SB 4.12.16

ātma-stry-apatya-suhṛdo balam ṛddha-kośam
antaḥ-puraṁ parivihāra-bhuvaś ca ramyāḥ
bhū-maṇḍalaṁ jaladhi-mekhalam ākalayya
kālopasṛṣṭam iti sa prayayau viśālām
Palabra por palabra: 
ātma — el cuerpo; strī — las esposas; apatya — los hijos; suhṛdaḥ — los amigos; balam — la influencia, el ejército; ṛddha-kośam — los grandes tesoros; antaḥ- puram — los aposentos reservados a las mujeres; parivihāra-bhuvaḥ — los jardines; ca — y; ramyāḥ — hermosos; bhū-maṇḍalam — toda la Tierra; jala-dhi — por océanos; mekhalam — limitada; ākalayya — considerando; kāla — por el tiempo; upasṛṣṭam — creados; iti — de este modo; saḥ — él; prayayau — fue; viśālām — a Badarikāśrama.
Traducción: 
De esta forma, Dhruva Mahārāja, por último, dejó su reino, que se extendía por toda la Tierra y tenía por límites los grandes océanos.
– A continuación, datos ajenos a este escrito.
[config.mk]
export PLATFORM = sky130hd
export DESIGN_NAME = spike_count_classifier
export DESIGN_NICKNAME = d
export VERILOG_FILES = /design/src/rtl/spike_count_classifier.sv
export SDC_FILE = /design/constraint.sdc
export NUM_CORES = 1
export LEC_CHECK = 0
export BUFFER_PORTS_ARGS = -buffer_cell sky130_fd_sc_hd__buf_2
export CORE_MARGIN = 2
export CORE_UTILIZATION = 56
export CTS_CLUSTER_DIAMETER = 100
export DETAILED_ROUTE_END_ITERATION = 7
export GPL_TIMING_DRIVEN = 0
export PLACE_DENSITY = 0.83
export SYNTH_ARGS = -nofsm -noshare
export SYNTH_HDL_FRONTEND = slang
export SYNTH_SLANG_ARGS = --single-unit
[constraint.sdc]
create_clock -name clock -period 3.7 [get_ports clock]
set_clock_uncertainty 0.1 [all_clocks]
set_input_delay 0.74 -clock clock [delete_from_list [all_inputs] [get_ports clock]]
set_output_delay 0.74 -clock clock [all_outputs]
set_load 0.03 [all_outputs]
[src/rtl/spike_count_classifier.sv]
// spike_count_classifier
// Final decision stage after the spiking network. It sums per-timestep class
// spike counts over one inference, then scans the sums one class per cycle
// to find the winner and offers it on a valid/ready handshake.
//
// Optional feature macro: SPIKE_CLS_EARLY_EXIT_EN
//   When defined, accumulation ends early as soon as any saturated accumulator
//   reaches EXIT_THRESH after an accepted beat.
//   When undefined, exactly NUM_STEPS beats are consumed per inference.
//
// Ports:
//   clock        rising-edge system clock
//   reset        asynchronous active-low reset
//   go           start pulse, sampled only while idle
//   in_valid     in_counts carries a beat this cycle
//   in_counts    packed counts, class c at [c*CNT_W +: CNT_W]
//   in_ready     beat accepted when in_valid & in_ready
//   class_out    winning class index
//   max_count    accumulator value of the winner
//   no_spike     every accumulator was zero
//   class_valid  result valid
//   class_ready  result consumer ready
//   busy         high whenever not idle
module spike_count_classifier #(
    parameter int NUM_CLASSES = 11,
    parameter int CNT_W       = 8,
    parameter int ACC_W       = 16,
    parameter int NUM_STEPS   = 16,
    parameter int EXIT_THRESH = 200
) (
    input  logic                         clock,
    input  logic                         reset,
    input  logic                         go,
    input  logic                         in_valid,
    input  logic [NUM_CLASSES*CNT_W-1:0] in_counts,
    output logic                         in_ready,
    output logic [3:0]                   class_out,
    output logic [ACC_W-1:0]             max_count,
    output logic                         no_spike,
    output logic                         class_valid,
    input  logic                         class_ready,
    output logic                         busy
);

    localparam int STEP_W = $clog2(NUM_STEPS + 1);
    localparam logic [ACC_W-1:0] ACC_MAX  = {ACC_W{1'b1}};
    localparam logic [ACC_W-1:0] EXIT_LVL = ACC_W'(EXIT_THRESH);
`ifdef SPIKE_CLS_EARLY_EXIT_EN
    localparam logic EARLY_EXIT = 1'b1;
`else
    localparam logic EARLY_EXIT = 1'b0;
`endif

    typedef enum logic [1:0] {
        ST_IDLE  = 2'd0,
        ST_ACCUM = 2'd1,
        ST_SCAN  = 2'd2,
        ST_HOLD  = 2'd3
    } state_e;

    // Add a zero-extended count one bit wider than the accumulator, then clamp.
    function automatic logic [ACC_W-1:0] sat_add(input logic [ACC_W-1:0] a,
                                                 input logic [CNT_W-1:0] b);
        logic [ACC_W:0] sum;
        sum = {1'b0, a} + {{(ACC_W + 1 - CNT_W){1'b0}}, b};
        if (sum[ACC_W]) begin
            return ACC_MAX;
        end else begin
            return sum[ACC_W-1:0];
        end
    endfunction

    state_e              state_q, state_d;
    logic [ACC_W-1:0]    acc_q [NUM_CLASSES];
    logic [ACC_W-1:0]    acc_d [NUM_CLASSES];
    logic [ACC_W-1:0]    sum_s [NUM_CLASSES];
    logic [STEP_W-1:0]   step_q, step_d;
    logic [3:0]          idx_q, idx_d;
    logic [ACC_W-1:0]    best_q, best_d;
    logic [3:0]          best_idx_q, best_idx_d;
    logic [3:0]          class_out_q, class_out_d;
    logic [ACC_W-1:0]    max_count_q, max_count_d;
    logic                no_spike_q, no_spike_d;
    logic                in_ready_q, busy_q, class_valid_q;
    logic                exit_s;
    logic                take_s;
    logic [ACC_W-1:0]    best_nxt_s;
    logic [3:0]          best_idx_nxt_s;

    // Saturated candidate sums for the current beat and the early-exit test on them.
    always_comb begin
        exit_s = 1'b0;
        for (int c = 0; c < NUM_CLASSES; c++) begin
            sum_s[c] = sat_add(acc_q[c], in_counts[c*CNT_W +: CNT_W]);
            if (EARLY_EXIT && (sum_s[c] >= EXIT_LVL)) begin
                exit_s = 1'b1;
            end else begin
                exit_s = exit_s;
            end
        end
    end

    // Running argmax: index 0 seeds the best, later indices replace it only when strictly greater.
    always_comb begin
        take_s = (idx_q == 4'd0) || (acc_q[idx_q] > best_q);
        if (take_s) begin
            best_nxt_s     = acc_q[idx_q];
            best_idx_nxt_s = idx_q;
        end else begin
            best_nxt_s     = best_q;
            best_idx_nxt_s = best_idx_q;
        end
    end

    // Next-state and datapath update for the IDLE/ACCUM/SCAN/HOLD sequence.
    always_comb begin
        state_d     = state_q;
        acc_d       = acc_q;
        step_d      = step_q;
        idx_d       = idx_q;
        best_d      = best_q;
        best_idx_d  = best_idx_q;
        class_out_d = class_out_q;
        max_count_d = max_count_q;
        no_spike_d  = no_spike_q;
        case (state_q)
            ST_IDLE: begin
                if (go) begin
                    state_d = ST_ACCUM;
                    acc_d   = '{default: '0};
                    step_d  = '0;
                    idx_d   = 4'd0;
                end else begin
                    state_d = ST_IDLE;
                end
            end
            ST_ACCUM: begin
                if (in_valid) begin
                    acc_d  = sum_s;
                    step_d = step_q + STEP_W'(1);
                    if ((step_q == STEP_W'(NUM_STEPS - 1)) || exit_s) begin
                        state_d = ST_SCAN;
                        idx_d   = 4'd0;
                    end else begin
                        state_d = ST_ACCUM;
                    end
                end else begin
                    state_d = ST_ACCUM;
                end
            end
            ST_SCAN: begin
                best_d     = best_nxt_s;
                best_idx_d = best_idx_nxt_s;
                if (idx_q == 4'(NUM_CLASSES - 1)) begin
                    class_out_d = best_idx_nxt_s;
                    max_count_d = best_nxt_s;
                    no_spike_d  = (best_nxt_s == '0);
                    idx_d       = 4'd0;
                    state_d     = ST_HOLD;
                end else begin
                    idx_d   = idx_q + 4'd1;
                    state_d = ST_SCAN;
                end
            end
            ST_HOLD: begin
                if (class_ready) begin
                    state_d = ST_IDLE;
                end else begin
                    state_d = ST_HOLD;
                end
            end
            default: begin
                state_d = ST_IDLE;
            end
        endcase
    end

    // State, datapath and registered handshake outputs.
    always_ff @(posedge clock or negedge reset) begin
        if (!reset) begin
            state_q       <= ST_IDLE;
            acc_q         <= '{default: '0};
            step_q        <= '0;
            idx_q         <= 4'd0;
            best_q        <= '0;
            best_idx_q    <= 4'd0;
            class_out_q   <= 4'd0;
            max_count_q   <= '0;
            no_spike_q    <= 1'b0;
            in_ready_q    <= 1'b0;
            busy_q        <= 1'b0;
            class_valid_q <= 1'b0;
        end else begin
            state_q       <= state_d;
            acc_q         <= acc_d;
            step_q        <= step_d;
            idx_q         <= idx_d;
            best_q        <= best_d;
            best_idx_q    <= best_idx_d;
            class_out_q   <= class_out_d;
            max_count_q   <= max_count_d;
            no_spike_q    <= no_spike_d;
            in_ready_q    <= (state_d == ST_ACCUM);
            busy_q        <= (state_d != ST_IDLE);
            class_valid_q <= (state_d == ST_HOLD);
        end
    end

    assign in_ready    = in_ready_q;
    assign busy        = busy_q;
    assign class_valid = class_valid_q;
    assign class_out   = class_out_q;
    assign max_count   = max_count_q;
    assign no_spike    = no_spike_q;

endmodule

==> metrics.md <==
| Metric | Value |
|---|---|
| Netlist area before placement | `between 15,000 and 20,000 um^2` |
| CTS Root Cell | `clkbuf_16` |
| Count of fill cells added during filler insertion | `1,901` |
| Worst Max-Slew Pin Slew | `1.32 ns` |
| Maximum clock frequency | `between 0.2 and 0.25 GHz` |
| Most used cells in the layout excluding fill and tap cells | `dfrtp_1 (231), a21oi_1 (208), buf_2 (120)` |
| Worst-skew pair later-pin latency | `about 0.56 ns` |
| Number of antenna violations at the first check in global routing | `0` |
| Vias in the first global route | `14,476` |
| Worst path top cell family by delay | `multiplexers` |
| Critical Path Stages | `18` |
| Worst-case headroom to the max-slew limit | `between 10% and 20%` |
| Average wire per cell in the routed design | `24.3 um` |
| Peak supply drop | `around 470 uV` |
| Worst reg2reg startpoint | `idx_q[0]$_DFFE_PN0P_` |
| Row cnt | `60` |
| Post-route DRC | `0` |
| CP Cell Sequence | `buf_12, buf_12, mux4_2, mux2i_2, o22ai_2, ha_1, nand4_1, buf_4, nor4_4, a211oi_2, o31a_2, a21oi_4, buf_12, buf_12, buf_4, mux2i_4, nand4_1, o41ai_2` |
| DP Area | `roughly 17,000 um^2` |
| Result of the run | `finished, violations left` |
| Initial Utilization | `between 50 and 60%` |
| Cells after synthesis | `between 1,500 and 2,000` |
| Clock tree from TritonCTS | `built` |
| Async set-reset flop share out of synthesis | `between 90% and 100%` |
| Startpoint kind of the worst setup timing path | `register` |
| Clock sink count | `around 230` |
| Pre-CTS worst setup slack | `-1.46 ns` |
| Type of the setup path with the least slack | `register to register` |
| Slowest-stage cell, CP | `mux4_2` |
| Count of routing violations after the opening detailed-route iteration | `about 2,000` |
| Layout cell share with drive strength beyond 1 | `between 10% and 20%` |
| Classification of the worst-slack hold path | `input pin to async pin` |
| Capture instance of the worst register-to-register path | `no_spike$_DFFE_PN0P_` |
| Setup slack of the most critical reg-to-reg path | `-0.88 ns` |
| Max-Cap Viols | `0` |
| Cell variety after synth | `67` |
| Unrepaired setup endpoints after global routing | `yes` |
| R2r worst-path depth | `18` |
| Final antenna diode count | `0` |
| Avg Inst Size Synth | `9.31 um^2` |
| H-tree depth reported by CTS | `1` |
| LEAKAGE | `between 8 and 9 nW` |
| Cell mode on critical path | `buf_12` |
| Y dimension of the die | `roughly 170 um` |
| Category of the worst setup path capture point | `register` |
| Synth-to-layout area growth | `20.6%` |
| Via-to-Cell Ratio | `between 6 and 7` |
| First-pass GRT wire length | `about 77,000 um` |
| Tcrit/Tclk final | `124%` |
| Top-level port count | `roughly 120` |
| Clock-pin transition on the worst setup and hold timing paths | `approximately 0.07 ns` |
| Top_reg_cell synth | `dfrtp_1` |
| Seq cells post-synth | `231` |
| Number of failing setup endpoints in the final timing report | `between 40 and 50` |
| Number of pins with negative max-slew slack in the final report | `0` |
| Final hold viol count | `0` |
| WP data arrival | `4.93 ns` |
| Syn Nets | `1,874` |
| Max Root-Sink Buffers | `3` |
| Max FO, Critical Path | `8` |
| Final setup margin | `-0.877 ns` |
| DIE AREA | `28,900 um^2` |
| Number of buffers added on ports | `approximately 120` |
| Violations in the final reports | `negative setup slack` |
| Routed via count | `15,127` |
| PD cells | `a little under 1000 nW/um^2` |
| Total iterations of the first detailed-routing run | `6` |
| Worst Path Buf+Inv | `6` |
| Largest net degree at the start of global routing | `119` |
| CORE AREA | `about 27,000 um^2` |
| Minimum period implied by the final worst setup slack | `approximately 4.6 ns` |
| Sum of overflow across all layers after global routing | `0` |
| Count of flip-flops with a built-in enable after synthesis | `0` |
| Number of CTS-inserted buffers | `26` |
| Hold buffers post-CTS | `0` |
| Data required time of the critical path | `about 4 ns` |
| Final instance area | `between 15,000 and 20,000 um^2` |
| Post-synthesis sequential area ratio | `between 30 and 40%` |
| Number of warnings printed during yosys synthesis | `0` |
| CP peak stage delay | `0.57 ns` |
| Area used by multi-input combinational logic | `~9600 um^2` |
| Number of nets still failing antenna checks after routing | `0` |
| Final HPWL from detailed placement | `34,800 um` |
| Register area | `around 5800 um^2` |
| Commonest non-fill, non-tap cell in the layout | `dfrtp_1` |
| Width of the die | `170 um` |
| GP Congestion | `about 1.0` |
| Net count reported at finish | `2,064` |
| Global-route usage over all layers | `between 30% and 40%` |
| Final WL | `53,600 um` |
[cell usage after synthesis, drive strengths merged (3+ instances only)]
cell	count	area (um^2)
o21ai	101	505
mux2i	59	607
o21bai	9	67.6
ha	109	1360
and4	15	131
nor2b	21	131
nand4	16	100
nand2b	12	75.1
o31ai	6	45.0
a211oi	23	178
and3	27	169
fa	11	220
a41oi	6	52.6
and2	22	138
nor4	3	25.0
o21a	9	67.6
nor2	98	368
and4b	4	40.0
o211a	6	60.1
nor4b	3	26.3
a311oi	22	193
xor2	22	193
a21o	30	225
mux4	32	721
a41o	4	40.0
or2	5	31.3
o211ai	4	30.0
a21boi	11	82.6
o22ai	16	100
nor3	27	135
a22o	6	52.6
dfrtp	231	5780
xnor2	40	350
mux2	5	56.3
clkbuf	67	251
nand3	36	180
a21oi	211	1070
a31oi	81	507
nand2	113	424
inv	94	353
buf	24	131
or3	4	25.0
[stage by stage]
step                total power [W]  TNS [ns]  std cells  util [%]  hold slack, ns
CTS                          0.0167     -4.59       2195      67.2           0.203
global placement             0.0120   -561.45       2118      61.0           0.357
global route                 0.0192    -24.09       2210      69.0           0.243
floorplan                    0.0102         0       1661         -           0.344
detailed placement           0.0125    -42.44       2119      61.1           0.365
finish                       0.0184    -21.00       2210      69.0           0.139
[flip-flops by register name, summed over array words and instances (netlist names)]
| register | cells |
|---|---|
| no_spike | 1 |
| state_q | 2 |
| step_q | 5 |
| max_count | 16 |
| idx_q | 4 |
| class_valid | 1 |
| best_idx_q | 4 |
| best_q | 16 |
| class_out | 4 |
| acc_q | 176 |
| in_ready | 1 |
| busy | 1 |
[report_power, final]
part	total (W)	leakage [nW]	internal (W)	switching, W
registers	0.00459	2.86	0.00345	0.00114
clock network	0.00278	0.454	0.00167	0.00111
logic	0.0110	4.89	0.00501	0.00599
[worst max path at each step]
stage | endpoint | slack [ns] | start
3_3_place_gp | acc_q[36]$_DFFE_PN0P_ | -2.29 | reset
2_1_floorplan | no_spike$_DFFE_PN0P_ | 0.02 | idx_q[0]$_DFFE_PN0P_
6_report | no_spike$_DFFE_PN0P_ | -0.88 | idx_q[0]$_DFFE_PN0P_
4_1_cts | no_spike$_DFFE_PN0P_ | -0.39 | idx_q[0]$_DFFE_PN0P_
3_5_place_dp | no_spike$_DFFE_PN0P_ | -1.46 | idx_q[1]$_DFFE_PN0P_
5_1_grt | no_spike$_DFFE_PN0P_ | -0.96 | idx_q[0]$_DFFE_PN0P_
[per-layer routing]
layer / track usage, % / up-vias / routed length (um) / share of wire [%]
met4: 20.0 / 0 / 3780 / 7.0
met3: 9.35 / 295 / 6690 / 12
met2: 54.4 / 1093 / 24100 / 45
met5: 0 / - / 0 / 0
li1: - / 6522 / - / -
met1: 42.8 / 7217 / 19000 / 36
[final cells by class]
type,count,area share [%]
buffer,90,2.75
inverter,94,1.89
tap,341,2.29
multi-input combinational,1245,51.4
sequential,231,31.0
clock buffer,38,4.22
clock inverter,8,0.678
timing repair buffer,163,5.79
[what timing repair did]
| item | 4_1_cts | 5_1_grt |
|---|---|---|
| cloned | 2 | 1 |
| buffers inserted | 28 | 15 |
| setup endpoints to repair | 41 | 41 |
| pin swaps | 18 | 11 |
| resized for setup | 109 | 64 |
[logic make-up (layout without fill, tap and decap cells)]
family                     Yosys count  count (layout)  share of synthesized area (%)
AOI/OAI and AO/OA                  556             556                           21.9
and+or+nand+nor                    411             411                           13.2
adders and majority gates          120             120                           10.2
xor gates and xnor gates            62              62                           3.51
muxes                               96              96                           8.95
DFF                                231             231                           37.4
buffers and inverters              185             393                           4.76
Power figures use the tool's default switching activity.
Consideró que su cuerpo, sus esposas, sus hijos, sus amigos, su ejército, sus grandes tesoros y sus muy confortables palacios, con sus jardines idóneos para el disfrute, eran creaciones de la energía ilusoria. Cuando llegó el momento, se retiró al bosque de Badarikāśrama, en los Himalayas.
Significado: 

Al principio de su vida, cuando fue al bosque en busca de la Suprema Personalidad de Dios, Dhruva Mahārāja pudo comprender que todos los conceptos de placer basados en el cuerpo son producto de la energía ilusoria. Es cierto que en un principio deseaba el reino de su padre, y para conseguirlo marchó en busca del Señor Supremo; pero más tarde pudo comprender que todo es creación de la energía ilusoria. Las actividades de Śrīla Dhruva Mahārāja nos permiten entender que cuando alguien, por una u otra razón, se vuelve consciente de Kṛṣṇa, sin importar cuáles hayan sido sus motivaciones iniciales, a su debido tiempo llegará a percibir la realidad verdadera, por la gracia del Señor. Al principio, Dhruva Mahārāja estaba interesado en el reino de su padre, pero más tarde se volvió un gran devoto, un mahā-bhāgavata, y perdió todo interés en el disfrute material. Sólo los devotos pueden alcanzar la perfección de la vida. Incluso aquel que lleva a buen término sólo un porcentaje mínimo de servicio devocional y después cae de su inmadura posición, es mejor que la persona que se ocupa por entero en las actividades fruitivas del mundo material.